My 7 year old is studying "Animals including Humans" this term. It's all about habitats and diet. I think that her teenage brothers natural habitat could do with tidying and their favoured diet of Dominoes Pizza leaves a bit to be desired!

It's an interesting title, because it reveals the way our world is going in thinking about people. That we are simply the most evolved animals. This means logically that people have no innately greater value than any other animal. Which is why a piece on the BBC website today surprised me.

The headline was "The man stuffed and displayed like a wild animal." http://www.bbc.co.uk/news/magazine-37344210 

The article was about a the remains of a black man which had been brought back to Europe at the end of the 19th century and displayed in a variety of exhibitions and museums before ending up in a museum in Spain. The author had been horrified to come across the rather morbid exhibit in the the 1980's. It was only removed from public display in 1997 before being returned to Botswana for burial in 2000. 

It was clear from the article's tone that we, the readers, were supposed to be horrified by the barbaric treatment of a human being by our forefathers. The question I had was, "Why?".
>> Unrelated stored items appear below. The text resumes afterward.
This design comes from an exercise in tuning for small area on the open sky130 flow, not from production work. RTL that was checked went through simulation tests only; none was proved equivalent to the original.

== the baseline ==
==> flow/design.v <==
module rgb2aled_core (
    input  wire       clk,
    input  wire       rst,
    input  wire       din,
    output reg        dout,
    output wire [7:0] pwm0,
    output wire [7:0] pwm1,
    output wire [7:0] pwm2,
    output wire [7:0] pwm3,
    output wire [7:0] pwm4,
    output wire [7:0] pwm5
);
    reg         in_cap, in_rel, cm, ncm;
    reg  [3:0]  t;
    localparam [3:0] T_S8  = 4'b0100;
    localparam [3:0] T_S11 = 4'b1010;
    localparam [3:0] T_S12 = 4'b1011;
    localparam [3:0] T_S13 = 4'b1000;
    reg  [9:0]  idle;
    localparam [9:0] IDLE_S999 = 10'b0001111111;
    reg  [12:0] bcnt;
    reg  [47:0] cap;    
    reg  [47:0] pwm;
    assign pwm0 = pwm[47:40];
    assign pwm1 = pwm[39:32];
    assign pwm2 = pwm[31:24];
    assign pwm3 = pwm[23:16];
    assign pwm4 = pwm[15:8];
    assign pwm5 = pwm[7:0];
    wire [9:0]  idle_step = {~idle[8:0], idle[2] ^ idle[9]};
    wire [12:0] bcnt_step = {~bcnt[11:0], bcnt[8] ^ bcnt[12]};
    wire [3:0]  t_step    = {~t[2:0], t[0] ^ t[3]};
    wire idle_sat   = (idle == IDLE_S999);
    wire reset_seen = !din && idle_sat;
    wire in_wr    = !in_cap && !in_rel && !cm;
    wire t_idle   = (t == 4'd0);
    wire sample   = smp;
    wire wait_low = in_cap ? (t == T_S13) : (t == T_S8);
    wire cap_done = bcnt[12] && !bcnt[11];
    wire rel_last = ({bcnt[11:9], bcnt[7:0]} == 11'b010_11010100);
    wire bit_end  = wait_low && !din;             
    wire end_bit  = in_rel && bit_end;            
    wire cap_clr  = reset_seen && (in_wr || (in_cap && t_idle));
    wire to_rel   = in_cap && bit_end && cap_done;
    wire to_cm    = in_rel && (t_idle ? reset_seen : (bit_end && rel_last));
    always @(posedge clk)
        if (rst || din)
            idle <= 10'd0;
        else if (!idle_sat)
            idle <= idle_step;
    reg smp, nsmp;
    wire smp_next = !rst && in_cap && (t == T_S11);
    always @(posedge clk) begin
        smp  <= smp_next;
        nsmp <= !smp_next;
    end
    always @(posedge clk)
        cap <= ({cap[46:0], ~din} & {48{smp}}) | (cap & {48{nsmp}});
    always @(posedge clk)
        if (cap_clr)
            bcnt <= 13'd0;
        else if (sample || end_bit)
            bcnt <= bcnt_step;
    always @(posedge clk)
        pwm <= (cap & {48{cm}}) | (pwm & {48{ncm}}) | {48{rst}};
    always @(posedge clk) begin
        in_cap <= !rst && ((in_wr && reset_seen) || (in_cap && !to_rel));
        in_rel <= !rst && (to_rel || (in_rel && !to_cm));
        cm     <= !rst && to_cm;
        ncm    <= rst || !to_cm;
    end
    always @(posedge clk) begin
        if (rst)
            dout <= 1'b0;
        else if (in_rel && t_idle && din)
            dout <= 1'b1;
        else if (end_bit)
            dout <= 1'b0;
    end
    always @(posedge clk) begin
        if (!(in_cap || in_rel))
            t <= 4'd0;
        else if (t_idle) begin
            if (din) t <= t_step;
        end else if (wait_low) begin
            if (!din) t <= 4'd0;
        end else
            t <= t_step;
    end
endmodule
Settings: LEC_CHECK=0, CAP_MARGIN=20, CORE_MARGIN=2, CORE_UTILIZATION=80, SLEW_MARGIN=20; clock period 10.0 ns.
standard.sh (not shown) runs the stock make flow with config.mk's settings and CLKGATE_MAP_FILE= SYNTH_SCRIPT=/design/flow/synth_recipe.tcl, a recipe that flattens the netlist after the stock synthesis.
==> flow/flow/run.sh <==
#!/bin/bash
# Own layout flow: the standard flow (standard.sh) with three changes:
#  - synthesis maps the logic with an area-oriented ABC script (area.abc);
#    everything else in synthesis is the standard flow's own script (synth_recipe.tcl),
#    so the registers are the standard synthesis's;
#  - the ports are buffered with sky130_fd_sc_hd__buf_1;
#  - clock tree: clkbuf_2 root, clkbuf_4 leaves, no dummy loads.
# Each tool's output goes to a log file in this folder.
set -euo pipefail
HERE=$(pwd)
FLOWDIR=$HERE/flow
export MY_ABC_SCRIPT=$FLOWDIR/area.abc
export BUFFER_PORTS_ARGS="-buffer_cell sky130_fd_sc_hd__buf_1"
export CTS_ARGS="-sink_clustering_enable -repair_clock_nets -dont_use_dummy_load -root_buf sky130_fd_sc_hd__clkbuf_2 -buf_list sky130_fd_sc_hd__clkbuf_4"
sed "s#SYNTH_SCRIPT=[^ ]*#SYNTH_SCRIPT=$FLOWDIR/area_synth.tcl#" standard.sh > my_standard.sh
bash my_standard.sh > flow_make.log 2>&1
==> flow/flow/area.abc <==
strash
&get -n
&deepsyn -T 20
&put
&get -n
&dch -f
&nf -R 1000
&put
==> flow/flow/area_synth.tcl <==
# synth_recipe.tcl with one change: Yosys's abc pass uses the ABC script named
# by MY_ABC_SCRIPT instead of ORFS's speed script.
proc synth {args} { yosys synth -nofsm -noshare {*}$args }
proc abc {args} {
  set i [lsearch $args -script]
  if {$i >= 0} { lset args [expr {$i+1}] $::env(MY_ABC_SCRIPT) }
  yosys abc {*}$args
}
source $::env(SCRIPTS_DIR)/synth.tcl
# left out here: clear keep_hierarchy, flatten, clean up, hide names made inside functions, write 1_2_yosys.v
> inputs changed (the baseline -> the candidate)
==> flow/design.v <==
module rgb2aled_core (
    input  wire       clk,
    input  wire       rst,
    input  wire       din,
    output reg        dout,
    output wire [7:0] pwm0,
    output wire [7:0] pwm1,
    output wire [7:0] pwm2,
    output wire [7:0] pwm3,
    output wire [7:0] pwm4,
    output wire [7:0] pwm5
);
    reg         in_cap, in_rel, cm, ncm;
    reg  [3:0]  t;
    localparam [3:0] T_S8  = 4'b0100;
    localparam [3:0] T_S12 = 4'b1011;
    localparam [3:0] T_S13 = 4'b1000;
    reg  [9:0]  idle;
    localparam [9:0] IDLE_S999 = 10'b0001111111;
    reg  [12:0] bcnt;
    reg  [47:0] cap;    
    reg  [47:0] pwm;
    assign pwm0 = pwm[47:40];
    assign pwm1 = pwm[39:32];
    assign pwm2 = pwm[31:24];
    assign pwm3 = pwm[23:16];
    assign pwm4 = pwm[15:8];
    assign pwm5 = pwm[7:0];
    wire [9:0]  idle_step = {~idle[8:0], idle[2] ^ idle[9]};
    wire [12:0] bcnt_step = {~bcnt[11:0], bcnt[8] ^ bcnt[12]};
    wire [3:0]  t_step    = {~t[2:0], t[0] ^ t[3]};
    wire idle_sat   = (idle == IDLE_S999);
    wire reset_seen = !din && idle_sat;
    wire in_wr    = !in_cap && !in_rel && !cm;
    wire t_idle   = (t == 4'd0);
    wire sample   = in_cap && (t == T_S12);
    wire wait_low = in_cap ? (t == T_S13) : (t == T_S8);
    wire cap_done = bcnt[12] && !bcnt[11];
    wire rel_last = ({bcnt[11:9], bcnt[7:0]} == 11'b010_11010100);
    wire bit_end  = wait_low && !din;             
    wire end_bit  = in_rel && bit_end;            
    wire cap_clr  = reset_seen && (in_wr || (in_cap && t_idle));
    wire to_rel   = in_cap && bit_end && cap_done;
    wire to_cm    = in_rel && (t_idle ? reset_seen : (bit_end && rel_last));
    always @(posedge clk)
        if (rst || din)
            idle <= 10'd0;
        else if (!idle_sat)
            idle <= idle_step;
    always @(posedge clk)
        if (sample)
            cap <= {cap[46:0], ~din};
    always @(posedge clk)
        if (cap_clr)
            bcnt <= 13'd0;
        else if (sample || end_bit)
            bcnt <= bcnt_step;
    always @(posedge clk)
        pwm <= (cap & {48{cm}}) | (pwm & {48{ncm}}) | {48{rst}};
    always @(posedge clk) begin
        in_cap <= !rst && ((in_wr && reset_seen) || (in_cap && !to_rel));
        in_rel <= !rst && (to_rel || (in_rel && !to_cm));
        cm     <= !rst && to_cm;
        ncm    <= rst || !to_cm;
    end
    always @(posedge clk) begin
        if (rst)
            dout <= 1'b0;
        else if (in_rel && t_idle && din)
            dout <= 1'b1;
        else if (end_bit)
            dout <= 1'b0;
    end
    always @(posedge clk) begin
        if (!(in_cap || in_rel))
            t <= 4'd0;
        else if (t_idle) begin
            if (din) t <= t_step;
        end else if (wait_low) begin
            if (!din) t <= 4'd0;
        end else
            t <= t_step;
    end
endmodule
==> run notes <==
The lower total global routing track utilization came out of the candidate. [compare] base=the baseline new=the candidate: final period utilization up 2.5 points; global routing met2 resource utilization down 9.9 points; setup slack of the most critical reg-to-reg path down 250 ps; number of cells in the design after placement down 56; minimum clock period after layout up 250 ps. Taking the baseline as the reference, in the candidate post-synth design cell area comparable, number of clock sinks seen by CTS now smaller, number of ordinary and repair buffers in the finished layout now smaller, sequential cell count now smaller. Critical path depth ended up 5 higher on the candidate than on the baseline. Via count of the first global-routing pass (the candidate vs. the baseline) decreases by more than 10%.
Function not checked in the baseline: the RTL went through the layout flow alone.

==> re-timing with driven ports <==
In the flow no input, the clock included, has a driving cell. The finished layouts below were timed again as built, in two steps. Step 1: set_driving_cell puts a clkbuf_16 on clk and a buf_2 on each other input, an assumption about the parent block. Step 2 times the ports against the registers' clock, not the clock port: input delays grow and output delays shrink by t, the midpoint of the rising clock arrivals with the driver on. Three values: ideal ports, drivers, drivers and shift; two values: the first two.
run	t, ns	setup slack, ns	clock arrival spread, ns	worst data-port slew with drivers (ns)	cell pins on the clock port's net
the baseline	0.651	6.798 / 6.770 / 6.353	0.042 / 0.041	0.03	1
the candidate	0.637	6.549 / 6.554 / 5.917	0.021 / 0.021	0.03	1
After both steps every run listed still meets setup and hold. The setup slack of the candidate, which loses most, moves by +0.005 ns with the drivers and by -0.632 ns with both steps.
If we are simply highly developed animals then why not stuff us and put a few of us on display for future generations. I admit that the taxidermist would need a lot of newspaper or cotton wool to fill out my ample form! But why would that be morally wrong?

The reason that the idea of stuffing people seems repugnant to a world that thinks we're just animals, is that we're not. We're created in the image of God, and as hard as people try, that sense of our unique place in creation is woven into the fabric of our consciences.

Genesis 1:27 So God created mankind in his own image, in the image of God he created them; male and female he created them.

That's why it just feels wrong to stuff people...even if you've decided that the God who gives you life and value doesn't exist, and you're just a bit further along the evolutionary spectrum than your guinea pig!